Question

Name the curve with the given polar equation. If it is a conic, give its eccentricity. Sketch the graph. $$ r=\frac{4}{1+\cos \theta} $$

Short answer

The curve is a parabola with eccentricity 1.

Step-by-step solution

Identify the form of the polar equation

The given polar equation is \( r = \frac{4}{1+\cos \theta} \). This follows the general form \( r = \frac{ed}{1 + e\cos \theta} \), where \( e \) is the eccentricity, and \( d \) is a constant.
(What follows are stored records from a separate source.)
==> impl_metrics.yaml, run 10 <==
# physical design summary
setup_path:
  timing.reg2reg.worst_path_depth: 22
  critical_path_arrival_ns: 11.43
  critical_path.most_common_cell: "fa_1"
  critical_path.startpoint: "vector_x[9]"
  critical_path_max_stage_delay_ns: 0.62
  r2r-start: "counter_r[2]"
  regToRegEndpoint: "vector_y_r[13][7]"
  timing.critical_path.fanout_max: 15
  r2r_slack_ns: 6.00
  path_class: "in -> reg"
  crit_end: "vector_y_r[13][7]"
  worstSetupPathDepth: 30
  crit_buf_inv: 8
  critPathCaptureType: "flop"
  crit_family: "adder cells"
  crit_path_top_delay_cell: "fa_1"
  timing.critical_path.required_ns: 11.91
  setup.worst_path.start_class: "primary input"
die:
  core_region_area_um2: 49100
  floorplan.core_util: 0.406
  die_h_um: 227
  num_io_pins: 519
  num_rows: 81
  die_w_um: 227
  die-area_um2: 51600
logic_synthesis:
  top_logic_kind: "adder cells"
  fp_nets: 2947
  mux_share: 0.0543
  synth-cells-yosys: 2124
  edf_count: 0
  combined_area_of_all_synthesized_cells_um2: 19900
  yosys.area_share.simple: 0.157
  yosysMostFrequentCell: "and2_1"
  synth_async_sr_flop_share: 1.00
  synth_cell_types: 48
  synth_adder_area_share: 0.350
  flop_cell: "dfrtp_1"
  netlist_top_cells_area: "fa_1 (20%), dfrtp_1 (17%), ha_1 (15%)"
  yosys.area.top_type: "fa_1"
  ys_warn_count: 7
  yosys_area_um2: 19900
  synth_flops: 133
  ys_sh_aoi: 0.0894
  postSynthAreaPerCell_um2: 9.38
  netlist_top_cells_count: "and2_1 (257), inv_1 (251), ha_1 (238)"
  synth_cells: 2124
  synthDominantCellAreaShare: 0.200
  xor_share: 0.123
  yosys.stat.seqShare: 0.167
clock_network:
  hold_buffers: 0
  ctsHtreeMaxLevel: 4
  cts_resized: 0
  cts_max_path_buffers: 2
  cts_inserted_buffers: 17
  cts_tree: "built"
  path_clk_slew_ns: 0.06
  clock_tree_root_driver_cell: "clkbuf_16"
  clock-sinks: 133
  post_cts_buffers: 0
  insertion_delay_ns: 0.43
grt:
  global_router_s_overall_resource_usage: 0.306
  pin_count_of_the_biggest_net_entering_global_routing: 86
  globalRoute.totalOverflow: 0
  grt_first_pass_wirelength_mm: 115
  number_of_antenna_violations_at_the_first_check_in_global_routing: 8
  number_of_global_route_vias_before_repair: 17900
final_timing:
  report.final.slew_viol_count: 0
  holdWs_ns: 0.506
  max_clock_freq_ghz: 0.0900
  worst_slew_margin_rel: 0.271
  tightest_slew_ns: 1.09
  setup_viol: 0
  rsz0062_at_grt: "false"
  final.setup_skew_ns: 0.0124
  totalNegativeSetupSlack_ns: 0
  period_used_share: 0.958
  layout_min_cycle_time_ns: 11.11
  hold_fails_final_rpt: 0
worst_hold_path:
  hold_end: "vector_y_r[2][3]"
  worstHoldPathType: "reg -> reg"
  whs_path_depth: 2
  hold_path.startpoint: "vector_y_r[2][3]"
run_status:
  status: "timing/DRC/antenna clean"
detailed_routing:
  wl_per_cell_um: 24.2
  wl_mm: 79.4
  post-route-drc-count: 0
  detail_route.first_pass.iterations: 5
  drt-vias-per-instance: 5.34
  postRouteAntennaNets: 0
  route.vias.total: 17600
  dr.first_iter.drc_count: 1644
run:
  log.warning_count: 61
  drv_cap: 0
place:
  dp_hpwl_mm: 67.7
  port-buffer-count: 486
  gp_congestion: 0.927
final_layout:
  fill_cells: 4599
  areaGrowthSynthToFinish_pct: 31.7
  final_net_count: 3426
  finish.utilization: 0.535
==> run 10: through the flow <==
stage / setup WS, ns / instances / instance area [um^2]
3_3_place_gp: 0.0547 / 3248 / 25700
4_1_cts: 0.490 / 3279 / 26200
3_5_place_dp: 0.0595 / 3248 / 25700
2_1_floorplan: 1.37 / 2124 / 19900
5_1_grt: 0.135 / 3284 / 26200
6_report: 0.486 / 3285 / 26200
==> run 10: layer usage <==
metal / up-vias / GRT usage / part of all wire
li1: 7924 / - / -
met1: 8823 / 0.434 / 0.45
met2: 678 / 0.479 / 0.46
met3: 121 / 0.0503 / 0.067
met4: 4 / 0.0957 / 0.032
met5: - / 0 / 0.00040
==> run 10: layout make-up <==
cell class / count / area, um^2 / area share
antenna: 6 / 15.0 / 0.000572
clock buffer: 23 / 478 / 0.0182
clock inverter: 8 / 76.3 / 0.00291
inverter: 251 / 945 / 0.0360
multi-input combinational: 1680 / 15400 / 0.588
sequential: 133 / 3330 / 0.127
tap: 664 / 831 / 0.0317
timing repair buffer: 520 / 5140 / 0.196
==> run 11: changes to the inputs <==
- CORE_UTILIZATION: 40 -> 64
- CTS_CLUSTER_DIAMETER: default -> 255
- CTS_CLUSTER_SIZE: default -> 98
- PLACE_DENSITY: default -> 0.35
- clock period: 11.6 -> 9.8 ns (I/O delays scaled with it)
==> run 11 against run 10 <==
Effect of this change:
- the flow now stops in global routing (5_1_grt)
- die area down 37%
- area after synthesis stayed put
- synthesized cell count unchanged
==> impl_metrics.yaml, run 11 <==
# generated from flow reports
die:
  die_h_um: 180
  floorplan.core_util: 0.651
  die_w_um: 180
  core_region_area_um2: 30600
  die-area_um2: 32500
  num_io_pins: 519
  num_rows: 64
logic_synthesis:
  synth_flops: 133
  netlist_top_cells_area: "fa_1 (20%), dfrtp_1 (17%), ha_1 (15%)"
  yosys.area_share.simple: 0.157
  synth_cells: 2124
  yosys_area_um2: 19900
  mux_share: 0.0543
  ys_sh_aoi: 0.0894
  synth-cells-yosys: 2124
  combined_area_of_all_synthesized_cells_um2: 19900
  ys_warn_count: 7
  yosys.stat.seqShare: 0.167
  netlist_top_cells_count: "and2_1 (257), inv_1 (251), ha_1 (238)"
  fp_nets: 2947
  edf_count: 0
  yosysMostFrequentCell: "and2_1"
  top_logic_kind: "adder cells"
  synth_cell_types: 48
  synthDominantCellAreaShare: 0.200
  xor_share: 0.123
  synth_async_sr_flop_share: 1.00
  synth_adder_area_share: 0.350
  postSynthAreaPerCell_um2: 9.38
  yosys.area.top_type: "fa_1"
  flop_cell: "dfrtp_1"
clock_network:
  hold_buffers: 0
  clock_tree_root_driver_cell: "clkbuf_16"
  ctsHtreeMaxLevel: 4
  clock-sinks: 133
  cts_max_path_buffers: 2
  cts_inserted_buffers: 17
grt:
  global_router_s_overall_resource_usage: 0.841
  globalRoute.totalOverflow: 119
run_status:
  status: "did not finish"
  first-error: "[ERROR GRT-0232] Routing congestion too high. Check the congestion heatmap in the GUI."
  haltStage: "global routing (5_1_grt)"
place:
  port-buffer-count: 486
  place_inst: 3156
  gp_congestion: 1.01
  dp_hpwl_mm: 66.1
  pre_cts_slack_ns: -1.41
In this case, \( ed = 4 \) and the equation is in the standard form of a conic.

Determine the eccentricity

From the polar equation \( r = \frac{4}{1+\cos \theta} \), we note that the denominator is \( 1 + e\cos \theta \). Comparing this with \( 1+\cos \theta \), we find that \( e = 1 \). If \( e = 1 \), the conic is a parabola according to conic section properties.

Verify the type of conic

A conic section with eccentricity \( e = 1 \) is always a parabola. This confirms that the curve described by the equation \( r = \frac{4}{1+\cos \theta} \) is indeed a parabola.

Sketch the graph of the conic

To sketch the graph of the equation \( r = \frac{4}{1+\cos \theta} \), note that it is symmetric with respect to the polar axis because of the \( \cos \theta \) term. The parabola will have its focus at the origin and directrix perpendicular to the axis of symmetry. Since it's opening towards the left (\( -x \) direction), plot points and draw the curve accordingly.

Key concepts

Eccentricity

Eccentricity is a key concept when analyzing conic sections. For any conic that is expressed in polar coordinates, eccentricity helps determine the shape of the conic. It is denoted by the letter \( e \). The value of \( e \) dictates the nature of the conic section:

• If \( e = 0 \), the conic is a circle.
• If \( 0 < e < 1 \), it is an ellipse.
• If \( e = 1 \), the conic is a parabola.
• If \( e > 1 \), the conic is a hyperbola.

When dealing with the polar equation \( r = \frac{ed}{1 + e\cos\theta} \), the term \( e \) is extracted by comparing the formula with the standard form of given equations. In our exercise, the equation \( r = \frac{4}{1+\cos\theta} \) gave us \( e = 1 \), indicating that this equation describes a parabola.

Conic Sections

Conic sections are curves obtained from the intersection of a plane with a double-napped cone. They include circles, ellipses, parabolas, and hyperbolas. These shapes can be described using polar equations, which are particularly useful in defining how they stretch and rotate in the coordinate system. In the context of polar coordinates, these curves take on a form \( r = \frac{ed}{1 + e\cos\theta} \) or \( r = \frac{ed}{1 + e\sin\theta} \). This formula not only helps in identifying the conic type but also in determining its orientation and dimension. By identifying the conic from a polar equation, important features like

• symmetric properties,
• focus points,
• and directrix location

can be understood, leading to insight into the structure of the curve.

Parabolas

Parabolas are distinctive shapes in conic sections. They have a unique property: each point on a parabola is equidistant from a fixed point, called the focus, and a fixed line, called the directrix.In our specific exercise, the equation \( r = \frac{4}{1 + \cos \theta} \) forms a parabola. This polar equation signifies that the directrix is perpendicular to the major axis, which in this situation, aligns with the x-axis. The major axis of a parabola is the line that passes through the focus and is perpendicular to the directrix.Parabolas

• are widely used in physics, optics, and engineering,
• often appear when dealing with projectile motion,
• and have reflective properties that are useful in designing telescopes and satellite dishes.

Understanding the geometric and reflective properties of parabolas is crucial in understanding their uses and applications in various fields.